Jonathan Glazer. Sexy Beast
Friday, 17 July 2026
Gal Dove (Ray Winstone), a criminal for the British mafia, lives happily retired with his wife in an idyllic villa in southern Spain and a dazzling swimming pool. Their peace is shattered with the arrival of Don Logan (Ben Kingsley), a former gangster and criminal associate who wants to convince him to do one last job.
If a swimming pool can be at the heart of suspense, then Sexy Beast is the quintessence. The reflection of blue water in Gal’s idyllic seclusion symbolises the artificial paradise that can be broken at any time. This first feature-length film by British director Jonathan Glazer (also the director of The Zone of Interest, 2023) starts with one of the most striking swimming pool scenes, a symbol for the impending danger about to reach this whitewashed haven of peace. The perfect vision of recreated beauty — luxury pools on the Andalusian coast — which, in the depths of pristine water, conceals an unsettling fear of returning to the past.
![François Ozon, Swimming Pool [La piscina], 2003, película](https://recursos.museoreinasofia.es/styles/small_landscape/public/Actividades/ciclocine-piscinas-6.jpg.webp)
François Ozon. Swimming Pool
Saturday, 18 July 2026
Sarah Morton (Charlotte Rampling), a frustrated English writer paralysed by writer’s block, is invited by her editor to spend a few days in her summer house in the south of France. While there she meets Julie (Ludivine Sagnier), the editor’s uninhibited daughter. The young girl’s hypersexuality clashes with Morton’s cold nature, an initial hostility which turns into a fascination with the private life of the young girl, serving the writer as inspiration for her new novel and tugging the story to an ambiguous game between truth and imagination.
Being in crisis is wanting to be another person. Sarah wants to absorb the vitality of her young host, a process of metamorphosis triggered by the swimming pool. The pool is the film’s central character, the place where Julie shows her naked body and amorous acts, sending Sarah into a state of agitation. Through the pool and its water, the writer drinks in Julie’s wild passion. The aquatic enclosure thus acts as catharsis: the place where the subconscious of the writer flourishes, enabling her to unleash her creativity and free her fantasies. At the same time, water distorts the image, blurring fiction and reality; ultimately, the necessary medium to keep art afloat.

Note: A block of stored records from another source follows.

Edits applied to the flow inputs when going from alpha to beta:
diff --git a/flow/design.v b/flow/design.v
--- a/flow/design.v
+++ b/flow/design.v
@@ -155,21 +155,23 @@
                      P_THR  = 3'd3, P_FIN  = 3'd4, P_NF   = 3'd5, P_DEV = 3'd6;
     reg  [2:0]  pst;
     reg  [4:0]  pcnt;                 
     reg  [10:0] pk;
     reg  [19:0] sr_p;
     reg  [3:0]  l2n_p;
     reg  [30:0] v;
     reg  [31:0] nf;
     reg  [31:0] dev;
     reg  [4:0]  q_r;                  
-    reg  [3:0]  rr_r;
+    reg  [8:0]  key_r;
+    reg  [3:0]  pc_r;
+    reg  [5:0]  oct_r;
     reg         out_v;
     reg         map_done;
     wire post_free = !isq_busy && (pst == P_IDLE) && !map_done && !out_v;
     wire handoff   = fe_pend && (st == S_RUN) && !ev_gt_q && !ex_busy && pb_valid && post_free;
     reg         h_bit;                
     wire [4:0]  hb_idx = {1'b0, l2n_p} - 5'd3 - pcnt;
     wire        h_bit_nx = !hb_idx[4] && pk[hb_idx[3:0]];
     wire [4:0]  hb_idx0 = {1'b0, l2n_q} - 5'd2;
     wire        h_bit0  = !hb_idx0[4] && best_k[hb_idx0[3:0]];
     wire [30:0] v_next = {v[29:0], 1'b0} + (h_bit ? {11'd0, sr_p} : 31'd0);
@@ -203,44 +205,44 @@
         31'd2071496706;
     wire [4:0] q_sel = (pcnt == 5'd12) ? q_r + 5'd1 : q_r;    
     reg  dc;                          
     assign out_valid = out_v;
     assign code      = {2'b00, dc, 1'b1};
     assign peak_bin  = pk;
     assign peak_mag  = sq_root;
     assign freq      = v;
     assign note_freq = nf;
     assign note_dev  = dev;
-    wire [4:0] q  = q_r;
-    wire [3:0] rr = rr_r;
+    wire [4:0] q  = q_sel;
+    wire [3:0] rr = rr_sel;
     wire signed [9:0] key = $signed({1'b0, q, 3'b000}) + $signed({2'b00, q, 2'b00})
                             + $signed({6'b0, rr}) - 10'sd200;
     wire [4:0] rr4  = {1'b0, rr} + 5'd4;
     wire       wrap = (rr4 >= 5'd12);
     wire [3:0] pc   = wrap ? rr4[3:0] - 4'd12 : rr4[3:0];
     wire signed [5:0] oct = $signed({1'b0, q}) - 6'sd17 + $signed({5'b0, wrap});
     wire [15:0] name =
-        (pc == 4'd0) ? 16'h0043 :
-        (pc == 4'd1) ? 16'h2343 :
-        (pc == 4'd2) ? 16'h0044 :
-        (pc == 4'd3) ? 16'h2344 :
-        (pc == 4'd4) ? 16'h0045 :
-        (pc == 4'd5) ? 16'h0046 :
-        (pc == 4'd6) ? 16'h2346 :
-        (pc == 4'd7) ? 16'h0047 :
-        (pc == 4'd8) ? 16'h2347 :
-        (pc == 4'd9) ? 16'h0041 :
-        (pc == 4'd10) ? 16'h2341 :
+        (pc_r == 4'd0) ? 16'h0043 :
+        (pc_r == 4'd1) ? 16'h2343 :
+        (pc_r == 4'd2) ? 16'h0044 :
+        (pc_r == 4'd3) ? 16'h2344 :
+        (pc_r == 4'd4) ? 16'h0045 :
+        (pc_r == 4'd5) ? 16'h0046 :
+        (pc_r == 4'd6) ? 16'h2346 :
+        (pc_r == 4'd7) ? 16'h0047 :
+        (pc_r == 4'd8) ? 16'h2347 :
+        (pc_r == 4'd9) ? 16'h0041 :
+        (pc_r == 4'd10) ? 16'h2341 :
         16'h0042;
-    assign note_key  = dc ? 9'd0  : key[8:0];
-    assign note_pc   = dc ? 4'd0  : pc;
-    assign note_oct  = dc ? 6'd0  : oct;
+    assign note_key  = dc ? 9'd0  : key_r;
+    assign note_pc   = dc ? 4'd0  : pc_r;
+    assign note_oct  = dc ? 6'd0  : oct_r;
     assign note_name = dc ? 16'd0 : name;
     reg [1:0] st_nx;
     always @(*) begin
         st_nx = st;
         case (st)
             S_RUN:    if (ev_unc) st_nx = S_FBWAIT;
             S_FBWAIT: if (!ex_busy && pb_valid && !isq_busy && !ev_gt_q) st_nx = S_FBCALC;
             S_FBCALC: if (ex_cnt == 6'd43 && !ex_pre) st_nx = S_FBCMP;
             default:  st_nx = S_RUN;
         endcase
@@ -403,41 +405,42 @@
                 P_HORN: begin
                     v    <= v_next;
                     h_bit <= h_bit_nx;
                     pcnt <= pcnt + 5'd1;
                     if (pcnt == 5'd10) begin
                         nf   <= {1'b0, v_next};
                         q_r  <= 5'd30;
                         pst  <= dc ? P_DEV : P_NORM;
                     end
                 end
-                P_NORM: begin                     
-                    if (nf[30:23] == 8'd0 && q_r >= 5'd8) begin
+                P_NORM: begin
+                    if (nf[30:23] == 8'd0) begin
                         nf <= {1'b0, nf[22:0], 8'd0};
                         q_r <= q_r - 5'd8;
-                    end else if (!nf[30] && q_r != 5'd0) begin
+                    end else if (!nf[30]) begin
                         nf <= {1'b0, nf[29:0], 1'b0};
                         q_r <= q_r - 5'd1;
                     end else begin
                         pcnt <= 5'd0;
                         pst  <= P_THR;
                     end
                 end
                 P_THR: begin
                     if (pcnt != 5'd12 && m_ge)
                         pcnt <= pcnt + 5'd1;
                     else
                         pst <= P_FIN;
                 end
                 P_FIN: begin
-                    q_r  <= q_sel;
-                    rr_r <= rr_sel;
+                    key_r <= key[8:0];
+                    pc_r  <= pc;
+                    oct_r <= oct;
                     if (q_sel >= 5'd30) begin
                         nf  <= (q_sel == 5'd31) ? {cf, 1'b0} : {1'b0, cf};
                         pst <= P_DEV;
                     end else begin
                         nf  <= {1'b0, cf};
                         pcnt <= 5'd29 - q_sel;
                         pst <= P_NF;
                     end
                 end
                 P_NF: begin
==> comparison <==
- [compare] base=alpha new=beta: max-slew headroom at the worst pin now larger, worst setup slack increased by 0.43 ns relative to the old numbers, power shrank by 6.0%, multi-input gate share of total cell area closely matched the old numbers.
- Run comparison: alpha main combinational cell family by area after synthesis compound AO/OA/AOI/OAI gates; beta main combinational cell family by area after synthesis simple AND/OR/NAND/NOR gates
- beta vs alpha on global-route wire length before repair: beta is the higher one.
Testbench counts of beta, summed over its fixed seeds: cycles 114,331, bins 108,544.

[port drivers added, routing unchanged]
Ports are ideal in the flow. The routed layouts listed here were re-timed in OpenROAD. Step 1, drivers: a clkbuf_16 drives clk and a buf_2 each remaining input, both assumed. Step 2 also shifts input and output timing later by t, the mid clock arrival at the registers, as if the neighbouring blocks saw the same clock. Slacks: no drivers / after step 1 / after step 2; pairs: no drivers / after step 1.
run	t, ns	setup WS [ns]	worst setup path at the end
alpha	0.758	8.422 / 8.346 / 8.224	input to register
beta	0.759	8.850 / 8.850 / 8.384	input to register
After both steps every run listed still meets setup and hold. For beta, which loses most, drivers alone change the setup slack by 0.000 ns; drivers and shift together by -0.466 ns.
Context: an optimization exercise on an open-source flow, tuned for small area, a short achievable clock period and few clock cycles per item. The choices shown serve that exercise and are no tape-out recipe. In this exercise RTL edits were held to simulation tests only and were not proved equivalent to the original.

==> inputs of run a <==
==> flow/design.v <==
module se05x_tx_frame (
    input  wire        clk,
    input  wire        rst,             
    input  wire        msg_valid,
    output wire        msg_ready,
    input  wire [31:0] msg_data,
    output reg         out_valid,
    input  wire        out_ready,
    output reg  [31:0] out_data,
    output reg         out_last
);
    localparam [7:0] NAD_H2C = 8'h5A;
    function [15:0] f8;
        input [15:0] c;
        input [7:0]  b;
        reg   [7:0]  x;
        begin
            x  = c[7:0] ^ b;
            x  = x ^ {x[3:0], 4'b0000};
            f8 = {8'h00, c[15:8]} ^ {x, 8'h00} ^ {5'b00000, x, 3'b000} ^ {12'h000, x[7:4]};
        end
    endfunction
    reg        busy;         
    reg        hdr;          
    reg        tailhi;       
    reg        odd;          
    reg        tx_seq;       
    reg [15:0] rem;          
    reg [5:0]  q;            
    reg [1:0]  r;
    reg [15:0] crc;
    reg [23:0] lb;           
    wire out_free = !out_valid || out_ready;
    wire       more  = (rem[15:8] != 8'h00) || (rem[7:0] == 8'hFF);
    wire [7:0] clen  = more ? 8'd254 : rem[7:0];
    wire       rem0  = (rem == 16'h0000);
    wire       qnz   = (q != 6'd0);
    wire [7:0] nb0 = msg_data[7:0];
    wire [7:0] nb1 = msg_data[15:8];
    wire [7:0] nb2 = msg_data[23:16];
    wire [31:0] dw = odd ? {nb2, nb1, nb0, lb[23:16]}
                         : {nb0, lb[23:16], lb[15:8], lb[7:0]};
    wire [31:0] hw = {(odd ? lb[15:8] : nb0), clen, {1'b0, tx_seq, more, 5'b00000}, NAD_H2C};
    wire [31:0] w  = hdr ? hw : dw;
    wire need_word = busy && !tailhi &&
                     (hdr ? (!odd && !rem0) : (qnz || (odd && r[1])));
    wire       tp = !tailhi && (hdr ? rem0 : !qnz);
    wire [1:0] kk = hdr ? 2'd3 : r;
    wire       fend   = tailhi || (!hdr && !qnz && r != 2'd3);    
    wire       msgend = fend && rem0;
    wire [15:0] c1 = f8(crc, w[7:0]);
    wire [15:0] c2 = f8(c1,  w[15:8]);
    wire [15:0] c3 = f8(c2,  w[23:16]);
    wire [15:0] c4 = f8(c3,  w[31:24]);
    reg  [15:0] cf;
    always @(*) begin
        case (kk)
            2'd0:    cf = crc;
            2'd1:    cf = c1;
            2'd2:    cf = c2;
            default: cf = c3;
        endcase
    end
    wire [7:0] tlo = ~cf[7:0];
    wire [7:0] thi = ~cf[15:8];
    reg [31:0] ow;
    always @(*) begin
        if (tailhi)
            ow = {24'h000000, ~crc[15:8]};
        else if (!tp)
            ow = w;
        else
            case (kk)
                2'd0:    ow = {16'h0000, thi, tlo};
                2'd1:    ow = {8'h00, thi, tlo, w[7:0]};
                2'd2:    ow = {thi, tlo, w[15:0]};
                default: ow = {tlo, w[23:0]};
            endcase
    end
    wire go       = busy && out_free && (!need_word || msg_valid);
    wire take_len = !busy || (out_free && msgend && !need_word);
    assign msg_ready = take_len || (out_free && need_word);
    always @(posedge clk) begin
        if (rst) begin
            busy      <= 1'b0;
            hdr       <= 1'b1;
            tailhi    <= 1'b0;
            odd       <= 1'b0;
            tx_seq    <= 1'b0;
            crc       <= 16'hFFFF;
            out_valid <= 1'b0;
        end else begin
            if (out_valid && out_ready)
                out_valid <= 1'b0;
            if (msg_valid && busy && need_word && out_free)
                lb <= msg_data[31:8];
            if (go) begin
                out_valid <= 1'b1;
                out_data  <= ow;
                out_last  <= fend;
                if (fend) begin
                    tailhi <= 1'b0;
                    hdr    <= 1'b1;
                    odd    <= ~odd;
                    tx_seq <= ~tx_seq;
                    crc    <= 16'hFFFF;
                    if (rem0)
                        busy <= 1'b0;
                end else if (hdr) begin
                    hdr <= 1'b0;
                    rem <= rem - {8'h00, clen};
                    q   <= clen[7:2] - {5'b00000, (clen[1:0] == 2'd0)};
                    r   <= clen[1:0] - 2'd1;
                    if (rem0) begin
                        tailhi <= 1'b1;
                        crc    <= c3;
                    end else
                        crc    <= c4;
                end else if (qnz) begin
                    q   <= q - 6'd1;
                    crc <= c4;
                end else begin
                    tailhi <= 1'b1;
                    crc    <= c3;
                end
            end
            if (msg_valid && take_len) begin
                busy <= 1'b1;
                hdr  <= 1'b1;
                odd  <= 1'b0;
                rem  <= msg_data[15:0];
            end
        end
    end
endmodule
Context: an optimization exercise on an open-source flow, tuned for a short achievable clock period and few clock cycles. The choices shown serve that exercise and are no tape-out recipe.
Function was checked by simulation only, so behaviour that the tests miss may differ from the original.
Power is estimated from default activity; no workload was simulated.

run a:
Design scs_core, start of the top module:
module scs_core (
    input  wire        clk,
    input  wire        rst,           
    input  wire [31:0] textsize,
    input  wire [31:0] datasize,
    input  wire [31:0] dataend,
    output wire        imem_en,
    output wire [31:0] imem_addr,
    input  wire [31:0] imem_rdata,
    output reg         dmem_en,
    output reg         dmem_we,
    output reg  [31:0] dmem_addr,
    output reg  [31:0] dmem_wdata,
    input  wire [31:0] dmem_rdata,
    output wire        halted,
    output wire        faulted,
    output reg  [2:0]  fault_kind,
    output reg  [31:0] fault_addr,
    output reg         warn_valid,
    output reg  [1:0]  warn_kind,
    output reg  [31:0] warn_addr,
    input  wire [4:0]  dbg_sel,
    output reg  [31:0] dbg_data
);
Settings: LEC_CHECK=0, ABC_CLOCK_PERIOD_IN_PS=2500, CAP_MARGIN=20, CORE_MARGIN=2, CORE_UTILIZATION=40, PLACE_DENSITY=0.6, SETUP_SLACK_MARGIN=5, SLEW_MARGIN=20; clock period 12.0 ns.
run.sh (not shown) runs the stock make flow with config.mk's settings and CLKGATE_MAP_FILE= SYNTH_SCRIPT=/design/flow/synth_recipe.tcl, a recipe that flattens the netlist after the stock synthesis.
Testbench counts of run a, summed over its fixed seeds: cycles 61,951.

![Jean Vigo, Taris, ou la natation [Taris, rey del agua], 1931, película](https://recursos.museoreinasofia.es/styles/small_landscape/public/Actividades/ciclocine-piscinas-7.jpg.webp)
Leni Riefenstahl. Olympia, Part 2. Festival of Beauty and Jean Vigo. Taris, Swimming Champion
Friday, 24 July 2026
The body in water as an object of ideology. This is one of the major themes of the 1930s and this session, where Nazism and Anarchism dissolve into two different swimming pools. Two great films of counterposed ideologies which have gone down in history as examples of film’s power to represent a vision of the world. In Olympia, Part 2. Festival of Beauty, Leni Riefenstahl films the Olympic Games of Berlin in 1936, organised during the Third Reich. The camera leaves the athletics stadium to show the repertoire of modern sports — fencing, polo, cycling, pentathlon — before culminating in the Olympic pool with Adolf Hitler as the host, where the beautiful, disciplined, classical bodies of the swimmers bring to mind, as Susan Sontag wrote, the visual fascination that characterised fascism. Meanwhile, Jean Vigo, the son of an exiled Spanish anarchist, films French Olympic champion Jean Taris in a funny, playful exercise, where the swimming pool becomes a field of play without rules and where avant-garde film-making elements of the 1930s materialise, such as slow motion, superimposed images and dynamic editing. Two avant-garde films, two films on opposite poles that show, for a time, swimming not as an object of pleasure or desire, but as a space of contest from which to demonstrate the power of the twentieth century’s great ideologies.